| Assignment |
The listing below contains a span that opens with the line containing "xor gates and xnor gates | 3 | 3 | 0.000322" and closes with the line containing "endpoints found under". Return that span exactly.

'''

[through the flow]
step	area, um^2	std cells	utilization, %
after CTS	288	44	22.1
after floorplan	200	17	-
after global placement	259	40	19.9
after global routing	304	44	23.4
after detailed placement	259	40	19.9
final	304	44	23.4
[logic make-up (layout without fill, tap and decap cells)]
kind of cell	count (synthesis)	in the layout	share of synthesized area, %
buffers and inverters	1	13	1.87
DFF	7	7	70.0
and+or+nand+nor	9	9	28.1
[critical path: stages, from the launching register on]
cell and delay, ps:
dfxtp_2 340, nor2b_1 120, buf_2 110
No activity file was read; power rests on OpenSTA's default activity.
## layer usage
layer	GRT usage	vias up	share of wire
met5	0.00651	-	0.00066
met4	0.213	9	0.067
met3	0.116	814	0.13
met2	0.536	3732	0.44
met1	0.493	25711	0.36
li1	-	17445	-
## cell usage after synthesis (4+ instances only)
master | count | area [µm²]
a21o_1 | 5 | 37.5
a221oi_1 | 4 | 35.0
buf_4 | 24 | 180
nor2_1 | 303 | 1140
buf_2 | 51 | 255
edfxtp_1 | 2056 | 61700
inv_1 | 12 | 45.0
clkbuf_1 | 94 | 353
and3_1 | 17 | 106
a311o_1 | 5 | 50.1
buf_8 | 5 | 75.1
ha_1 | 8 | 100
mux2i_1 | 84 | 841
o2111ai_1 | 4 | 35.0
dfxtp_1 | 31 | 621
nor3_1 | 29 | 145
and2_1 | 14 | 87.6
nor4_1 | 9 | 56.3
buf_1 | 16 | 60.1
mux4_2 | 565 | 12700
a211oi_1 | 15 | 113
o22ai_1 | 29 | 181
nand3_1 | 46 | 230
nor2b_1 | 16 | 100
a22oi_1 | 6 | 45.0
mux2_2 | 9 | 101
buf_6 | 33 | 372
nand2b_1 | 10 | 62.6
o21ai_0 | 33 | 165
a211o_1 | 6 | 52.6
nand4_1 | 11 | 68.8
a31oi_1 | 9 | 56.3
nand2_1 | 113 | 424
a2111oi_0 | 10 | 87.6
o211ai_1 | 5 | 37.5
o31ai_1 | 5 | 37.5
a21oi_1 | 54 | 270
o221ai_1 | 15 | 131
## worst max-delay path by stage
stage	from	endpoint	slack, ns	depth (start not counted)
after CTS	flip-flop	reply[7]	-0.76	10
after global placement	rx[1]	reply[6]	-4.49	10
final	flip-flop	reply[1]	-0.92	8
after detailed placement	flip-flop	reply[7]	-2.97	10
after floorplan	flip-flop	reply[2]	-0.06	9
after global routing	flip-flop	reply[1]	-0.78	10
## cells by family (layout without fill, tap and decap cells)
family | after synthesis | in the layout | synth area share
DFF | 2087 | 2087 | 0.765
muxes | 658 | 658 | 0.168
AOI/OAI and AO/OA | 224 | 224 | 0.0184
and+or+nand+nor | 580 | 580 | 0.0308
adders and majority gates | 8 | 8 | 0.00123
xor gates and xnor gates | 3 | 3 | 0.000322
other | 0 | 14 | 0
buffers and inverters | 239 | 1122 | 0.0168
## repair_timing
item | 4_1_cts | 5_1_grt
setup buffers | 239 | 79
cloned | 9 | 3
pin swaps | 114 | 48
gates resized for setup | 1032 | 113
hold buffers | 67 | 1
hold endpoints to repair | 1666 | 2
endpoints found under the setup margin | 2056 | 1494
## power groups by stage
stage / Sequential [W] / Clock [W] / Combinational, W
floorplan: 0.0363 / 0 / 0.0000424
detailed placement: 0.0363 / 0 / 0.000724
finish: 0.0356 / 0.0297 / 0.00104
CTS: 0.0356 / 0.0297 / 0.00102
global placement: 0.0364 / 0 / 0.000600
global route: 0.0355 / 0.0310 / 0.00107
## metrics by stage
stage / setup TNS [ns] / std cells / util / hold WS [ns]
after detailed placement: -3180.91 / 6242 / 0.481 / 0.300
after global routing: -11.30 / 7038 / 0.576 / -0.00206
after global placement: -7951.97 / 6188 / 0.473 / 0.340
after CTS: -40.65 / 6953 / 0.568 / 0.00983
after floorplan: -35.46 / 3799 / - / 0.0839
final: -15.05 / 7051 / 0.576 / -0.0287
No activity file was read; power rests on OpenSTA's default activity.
==> config.mk <==
export PLATFORM = sky130hd
export DESIGN_NAME = spi_byte_shifter
export DESIGN_NICKNAME = d
export VERILOG_FILES = /design/src/spi_cmd_pkg.sv /design/src/spi_byte_shifter.sv
export VERILOG_INCLUDE_DIRS = /design/src /design/src/src
export SDC_FILE = /design/constraint.sdc
export NUM_CORES = 1
export LEC_CHECK = 0
export BUFFER_PORTS_ARGS = -buffer_cell sky130_fd_sc_hd__clkbuf_2
export CORE_MARGIN = 5
export CORE_UTILIZATION = 49
export DETAILED_ROUTE_END_ITERATION = 7
export PLACE_DENSITY = 0.86
export SYNTH_ARGS = -nofsm -noshare
export SYNTH_HDL_FRONTEND = slang
export SYNTH_SLANG_ARGS = --single-unit
==> constraint.sdc <==
create_clock -name clk -period 1.3 [get_ports clk]
set_input_delay 0.26 -clock clk [delete_from_list [all_inputs] [get_ports clk]]
set_output_delay 0.26 -clock clk [all_outputs]
set_load 0.02 [all_outputs]
<file path="src/include/cpu_consts.svh">
`ifndef CPU_CONSTS_SVH
`define CPU_CONSTS_SVH

// Start address of both program counters after reset
`define CPU_RESET_PC 16'h0000

// Handler entry point, loaded into bank 1 R7 on interrupt entry
`define CPU_IRQ_VECTOR 16'h0040

// Trap numbers as written into bank 1 R1
`define CPU_TRAP_UART 4'd1
`define CPU_TRAP_PGFAULT 4'd2

// Control register bit positions
`define CPU_CR_BANK 1
`define CPU_CR_IRQ_EN 3

`endif
</file>
<file path="src/rtl/cpu_pkg.sv">
package cpu_pkg;

  typedef logic [15:0] word_t;
  typedef logic [2:0] reg_idx_t;

  // Opcode lives in instr[15:12]
  typedef enum logic [3:0] {
    OP_NOP   = 4'd0,
    OP_LDI   = 4'd1,
    OP_ALU   = 4'd2,
    OP_LD    = 4'd3,
    OP_ST    = 4'd4,
    OP_SKIP  = 4'd5,
    OP_SETCR = 4'd6,
    OP_RETI  = 4'd7,
    OP_HLT   = 4'd15
  } opcode_t;

  typedef enum logic [2:0] {
    ALU_ADD, ALU_SUB, ALU_AND, ALU_OR, ALU_XOR, ALU_NOT, ALU_SHL, ALU_SHR
  } alu_func_t;

  // Signed conditions only
  typedef enum logic [2:0] {
    COND_EQ = 3'd0,
    COND_NE = 3'd1,
    COND_LT = 3'd2,
    COND_LE = 3'd3,
    COND_GT = 3'd4,
    COND_GE = 3'd5
  } cond_t;

  typedef enum logic [1:0] {FETCH, DECODE, MEM, EXEC} cpu_state_t;

  typedef enum logic [1:0] {OPS_REGA, OPS_REGB, OPS_MDR} op_sel_t;

  typedef enum logic [1:0] {MDRS_IMM, MDRS_RAM, MDRS_ALU} mdr_sel_t;

  typedef struct packed {
    reg_idx_t  rd_a_idx;
    reg_idx_t  rd_b_idx;
    reg_idx_t  wr_idx;
    op_sel_t   op_a_sel;
    op_sel_t   op_b_sel;
    mdr_sel_t  mdr_sel;
    alu_func_t alu_func;
    cond_t     cond;
    logic      ir_load;
    logic      mdr_load;
    logic      mar_load;
    logic      reg_load;
    logic      ram_load;
    logic      re;
    logic      cond_chk;
    logic      pc_incr;
    logic      pc_skip;
    logic      cr_write;
    logic      reti;
    logic      halt;
  } ctrl_t;

endpackage

</file>
<file path="src/rtl/cpu.sv">
`timescale 1ns/10ps
`include "cpu_consts.svh"

module cpu import cpu_pkg::*; (
  input  logic  clk,
  input  logic  reset,
  input  word_t ram_rdata,
  output word_t ram_wdata,
  output word_t ram_addr,
  output logic  we,
  output logic  re,
  output logic  hlt,
  input  logic  uart_intr,
  input  logic  page_fault
);

  ctrl_t      ctrl;
  cpu_state_t state;
  word_t      ir_q;
  word_t      mdr_q;
  word_t      mar_q;
  word_t      cr_q;
  word_t      instr;
  word_t      imm_ext;
  word_t      rd_a;
  word_t      rd_b;
  word_t      pc;
  word_t      op_a;
  word_t      op_b;
  word_t      alu_result;
  word_t      mdr_d;
  logic       alu_cond_true;
  logic       irq_ack;
  logic       irq_pending;
  logic       bank;
  logic       irq_en;
  logic [3:0] trap_nr;

  function automatic word_t pick_operand(op_sel_t sel, word_t ra, word_t rb);
    case (sel)
      OPS_REGB: return rb;
      default:  return ra;
    endcase
  endfunction

  // Decode straight off the bus while IR is being loaded
  assign instr   = (state == DECODE) ? ram_rdata : ir_q;
  assign imm_ext = {{8{instr[7]}}, instr[7:0]};
  assign bank    = cr_q[`CPU_CR_BANK];
  assign irq_en  = cr_q[`CPU_CR_IRQ_EN];

  cpu_sequencer u_seq (
    .clk(clk), .reset(reset), .instr(instr), .irq_pending(irq_pending), .irq_en(irq_en),
    .skip(alu_cond_true), .ctrl(ctrl), .state(state), .irq_ack(irq_ack)
  );

  cpu_regfile u_regfile (
    .clk(clk), .reset(reset), .bank(bank), .rd_a_idx(ctrl.rd_a_idx),
    .rd_b_idx(ctrl.rd_b_idx), .wr_idx(ctrl.wr_idx), .wr_data(mdr_d), .we(ctrl.reg_load),
    .pc_incr(ctrl.pc_incr), .pc_skip(ctrl.pc_skip), .irq_entry(irq_ack), .trap_nr(trap_nr),
    .rd_a(rd_a), .rd_b(rd_b), .pc(pc)
  );

  cpu_alu u_alu (
    .a(op_a), .b(op_b), .func(ctrl.alu_func), .cond(ctrl.cond),
    .result(alu_result), .cond_true(alu_cond_true)
  );

  cpu_irq_ctrl u_irq (
    .clk(clk), .reset(reset), .uart_intr(uart_intr), .page_fault(page_fault),
    .irq_ack(irq_ack), .irq_pending(irq_pending), .trap_nr(trap_nr)
  );

  assign op_a = pick_operand(ctrl.op_a_sel, rd_a, rd_b);
  assign op_b = pick_operand(ctrl.op_b_sel, rd_a, rd_b);

  // Same mux feeds MDR and the register write port
  always_comb begin
    case (ctrl.mdr_sel)
      MDRS_IMM: mdr_d = imm_ext;
      MDRS_RAM: mdr_d = ram_rdata;
      default:  mdr_d = alu_result;
    endcase
  end

  always_ff @(posedge clk) begin
    if (reset) begin
      ir_q <= '0;
    end else if (ctrl.ir_load) begin
      ir_q <= ram_rdata;
    end
  end

  always_ff @(posedge clk) begin
    if (ctrl.mdr_load) begin
      mdr_q <= mdr_d;
    end
    if (ctrl.mar_load) begin
      mar_q <= rd_a;
    end
  end

  always_ff @(posedge clk) begin
    if (reset) begin
      cr_q <= '0;
    end else if (irq_ack) begin
      cr_q[`CPU_CR_BANK]   <= 1'b1;
      cr_q[`CPU_CR_IRQ_EN] <= 1'b0;
    end else if (ctrl.reti) begin
      cr_q[`CPU_CR_BANK]   <= 1'b0;
      cr_q[`CPU_CR_IRQ_EN] <= 1'b1;
    end else if (ctrl.cr_write) begin
      // Bank only moves on entry and return
      cr_q               <= {8'h00, instr[7:0]};
      cr_q[`CPU_CR_BANK] <= bank;
    end
  end

  assign ram_addr  = (state == FETCH) ? pc : mar_q;
  assign ram_wdata = mdr_q;
  assign we        = ctrl.ram_load;
  assign re        = ctrl.re;
  assign hlt       = ctrl.halt;

endmodule

</file>
<file path="src/rtl/cpu_sequencer.sv">
`timescale 1ns/10ps

module cpu_sequencer import cpu_pkg::*; (
  input  logic       clk,
  input  logic       reset,
  input  word_t      instr,
  input  logic       irq_pending,
  input  logic       irq_en,
  input  logic       skip,
  output ctrl_t      ctrl,
  output cpu_state_t state,
  output logic       irq_ack
);

  cpu_state_t state_q;
  cpu_state_t state_d;
  opcode_t    op;
  logic       take_irq;
  logic       skip_q;

  assign op       = opcode_t'(instr[15:12]);
  assign take_irq = (state_q == FETCH) && irq_pending && irq_en;
  assign irq_ack  = take_irq;
  assign state    = state_q;

  always_comb begin
    case (state_q)
      // An accepted interrupt costs one extra FETCH cycle
      FETCH:   state_d = take_irq ? FETCH : DECODE;
      DECODE:  state_d = MEM;
      MEM:     state_d = EXEC;
      // HLT parks the machine in EXEC
      EXEC:    state_d = (op == OP_HLT) ? EXEC : FETCH;
      default: state_d = FETCH;
    endcase
  end

  always_ff @(posedge clk) begin
    if (reset) begin
      state_q <= FETCH;
      skip_q  <= 1'b0;
    end else begin
      state_q <= state_d;
      if (ctrl.cond_chk) begin
        skip_q <= skip;
      end
    end
  end

  always_comb begin
    ctrl          = '0;
    ctrl.rd_a_idx = instr[8:6];
    ctrl.rd_b_idx = instr[5:3];
    ctrl.wr_idx   = instr[11:9];
    ctrl.op_a_sel = OPS_REGA;
    ctrl.op_b_sel = OPS_REGB;
    ctrl.mdr_sel  = MDRS_ALU;
    ctrl.alu_func = alu_func_t'(instr[2:0]);
    ctrl.cond     = cond_t'(instr[2:0]);
    case (state_q)
      FETCH: begin
        // No fetch while reset is held
        ctrl.re = !take_irq && !reset;
      end
      DECODE: begin
        ctrl.ir_load  = 1'b1;
        ctrl.mar_load = (op == OP_LD) || (op == OP_ST);
        if (op == OP_ST) begin
          // rt OR rt gives rt, parked in MDR for the write
          ctrl.mdr_load = 1'b1;
          ctrl.op_a_sel = OPS_REGB;
          ctrl.alu_func = ALU_OR;
        end
      end
      MEM: begin
        case (op)
          OP_LD:   ctrl.re = 1'b1;
          OP_ST:   ctrl.ram_load = 1'b1;
          OP_SKIP: begin
            // Flags come from rs passed through the ALU
            ctrl.cond_chk = 1'b1;
            ctrl.op_b_sel = OPS_REGA;
            ctrl.alu_func = ALU_OR;
          end
          default: ;
        endcase
      end
      EXEC: begin
        ctrl.pc_incr = 1'b1;
        case (op)
          OP_LDI: begin
            ctrl.reg_load = 1'b1;
            ctrl.mdr_sel  = MDRS_IMM;
          end
          OP_ALU:   ctrl.reg_load = 1'b1;
          OP_LD: begin
            ctrl.reg_load = 1'b1;
            ctrl.mdr_load = 1'b1;
            ctrl.mdr_sel  = MDRS_RAM;
          end
          OP_SKIP:  ctrl.pc_skip = skip_q;
          OP_SETCR: ctrl.cr_write = 1'b1;
          OP_RETI:  ctrl.reti = 1'b1;
          OP_HLT: begin
            ctrl.pc_incr = 1'b0;
            ctrl.halt    = 1'b1;
          end
          default: ;
        endcase
      end
      default: ;
    endcase
  end

endmodule

</file>
<file path="src/rtl/cpu_regfile.sv">
`timescale 1ns/10ps
`include "cpu_consts.svh"

module cpu_regfile import cpu_pkg::*; (
  input  logic       clk,
  input  logic       reset,
  input  logic       bank,
  input  reg_idx_t   rd_a_idx,
  input  reg_idx_t   rd_b_idx,
  input  reg_idx_t   wr_idx,
  input  word_t      wr_data,
  input  logic       we,
  input  logic       pc_incr,
  input  logic       pc_skip,
  input  logic       irq_entry,
  input  logic [3:0] trap_nr,
  output word_t      rd_a,
  output word_t      rd_b,
  output word_t      pc
);

  // Index 0-7 is bank 0, 8-15 is bank 1
  word_t      regs [0:15];
  logic [3:0] pc_addr;
  word_t      pc_next;

  assign pc_addr = {bank, 3'd7};
  assign pc      = regs[pc_addr];
  assign rd_a    = regs[{bank, rd_a_idx}];
  assign rd_b    = regs[{bank, rd_b_idx}];

  // A taken SKIP steps over the next word
  assign pc_next = pc + (pc_skip ? 16'd2 : 16'd1);

  always_ff @(posedge clk) begin
    if (reset) begin
      regs[7]  <= `CPU_RESET_PC;
      regs[15] <= `CPU_RESET_PC;
    end else if (irq_entry) begin
      // Bank 1 R1 gets the trap number, bank 1 PC the vector
      regs[9]  <= {12'h000, trap_nr};
      regs[15] <= `CPU_IRQ_VECTOR;
    end else begin
      if (pc_incr) begin
        regs[pc_addr] <= pc_next;
      end
      // Explicit write to R7 overrides the increment
      if (we) begin
        regs[{bank, wr_idx}] <= wr_data;
      end
    end
  end

endmodule

</file>
<file path="src/rtl/cpu_irq_ctrl.sv">
`timescale 1ns/10ps
`include "cpu_consts.svh"

module cpu_irq_ctrl (
  input  logic       clk,
  input  logic       reset,
  input  logic       uart_intr,
  input  logic       page_fault,
  input  logic       irq_ack,
  output logic       irq_pending,
  output logic [3:0] trap_nr
);

  logic uart_q;
  logic pf_q;
  logic uart_pend;
  logic pf_pend;
  logic uart_rise;
  logic pf_rise;
  logic clr_uart;
  logic clr_pf;

  assign uart_rise = uart_intr && !uart_q;
  assign pf_rise   = page_fault && !pf_q;

  // Ack serves only the source currently shown in trap_nr
  assign clr_pf   = irq_ack && pf_pend;
  assign clr_uart = irq_ack && !pf_pend;

  always_ff @(posedge clk) begin
    if (reset) begin
      uart_q    <= 1'b0;
      pf_q      <= 1'b0;
      uart_pend <= 1'b0;
      pf_pend   <= 1'b0;
    end else begin
      uart_q    <= uart_intr;
      pf_q      <= page_fault;
      // New edge wins over a clear in the same cycle
      pf_pend   <= (pf_pend && !clr_pf) || pf_rise;
      uart_pend <= (uart_pend && !clr_uart) || uart_rise;
    end
  end

  assign irq_pending = uart_pend || pf_pend;

  // Page fault first
  always_comb begin
    if (pf_pend) begin
      trap_nr = `CPU_TRAP_PGFAULT;
    end else if (uart_pend) begin
      trap_nr = `CPU_TRAP_UART;
    end else begin
      trap_nr = 4'd0;
    end
  end

endmodule

</file>
<file path="src/rtl/cpu_alu.sv">
`timescale 1ns/10ps

module cpu_alu import cpu_pkg::*; (
  input  word_t     a,
  input  word_t     b,
  input  alu_func_t func,
  input  cond_t     cond,
  output word_t     result,
  output logic      cond_true
);

  logic zero;
  logic neg;
  logic pos;

  always_comb begin
    case (func)
      ALU_ADD: result = a + b;
      ALU_SUB: result = a - b;
      ALU_AND: result = a & b;
      ALU_OR:  result = a | b;
      ALU_XOR: result = a ^ b;
      ALU_NOT: result = ~a;
      // Shift amount from the low four bits of b
      ALU_SHL: result = a << b[3:0];
      ALU_SHR: result = a >> b[3:0];
      default: result = '0;
    endcase
  end

  // Three-way sign class of the result
  assign zero = (result == '0);
  assign neg  = result[15];
  assign pos  = !zero && !neg;

  always_comb begin
    case (cond)
      COND_EQ: cond_true = zero;
      COND_NE: cond_true = !zero;
      COND_LT: cond_true = neg;
      COND_LE: cond_true = zero || neg;
      COND_GT: cond_true = pos;
      COND_GE: cond_true = zero || pos;
      default: cond_true = 1'b0;
    endcase
  end

endmodule

</file>
**config.mk**
```make
export PLATFORM = sky130hd
export DESIGN_NAME = spi_sram_bridge
export DESIGN_NICKNAME = d
export VERILOG_FILES = /design/src/common/bridge_pkg.sv /design/src/common/spi_pkg.sv /design/src/spi_sram_bridge.sv /design/src/sram_master/sram_spi_master.sv /design/src/bridge/bridge_sequencer.sv /design/src/spi_slave/spi_slave_port.sv
export VERILOG_INCLUDE_DIRS = /design/src /design/src/common
export SDC_FILE = /design/constraint.sdc
export NUM_CORES = 1
export LEC_CHECK = 0
export ABC_AREA = 0
export BUFFER_PORTS_ARGS = -buffer_cell sky130_fd_sc_hd__buf_4
export CAP_MARGIN = 20
export CORE_MARGIN = 1
export CORE_UTILIZATION = 36
export DETAILED_ROUTE_END_ITERATION = 16
export PLACE_DENSITY = 0.5
export SLEW_MARGIN = 20
export SYNTH_ARGS = -nofsm -noshare
export SYNTH_HDL_FRONTEND = slang
export SYNTH_SLANG_ARGS = --single-unit
```
**constraint.sdc**
```tcl
create_clock -name clk -period 2.2 [get_ports clk]
set_clock_uncertainty 0.15 [all_clocks]
set_input_delay 0.55 -clock clk [delete_from_list [all_inputs] [get_ports clk]]
set_output_delay 0.55 -clock clk [all_outputs]
set_load 0.01 [all_outputs]
```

'''

| Task output |
xor gates and xnor gates | 3 | 3 | 0.000322
other | 0 | 14 | 0
buffers and inverters | 239 | 1122 | 0.0168
## repair_timing
item | 4_1_cts | 5_1_grt
setup buffers | 239 | 79
cloned | 9 | 3
pin swaps | 114 | 48
gates resized for setup | 1032 | 113
hold buffers | 67 | 1
hold endpoints to repair | 1666 | 2
endpoints found under the setup margin | 2056 | 1494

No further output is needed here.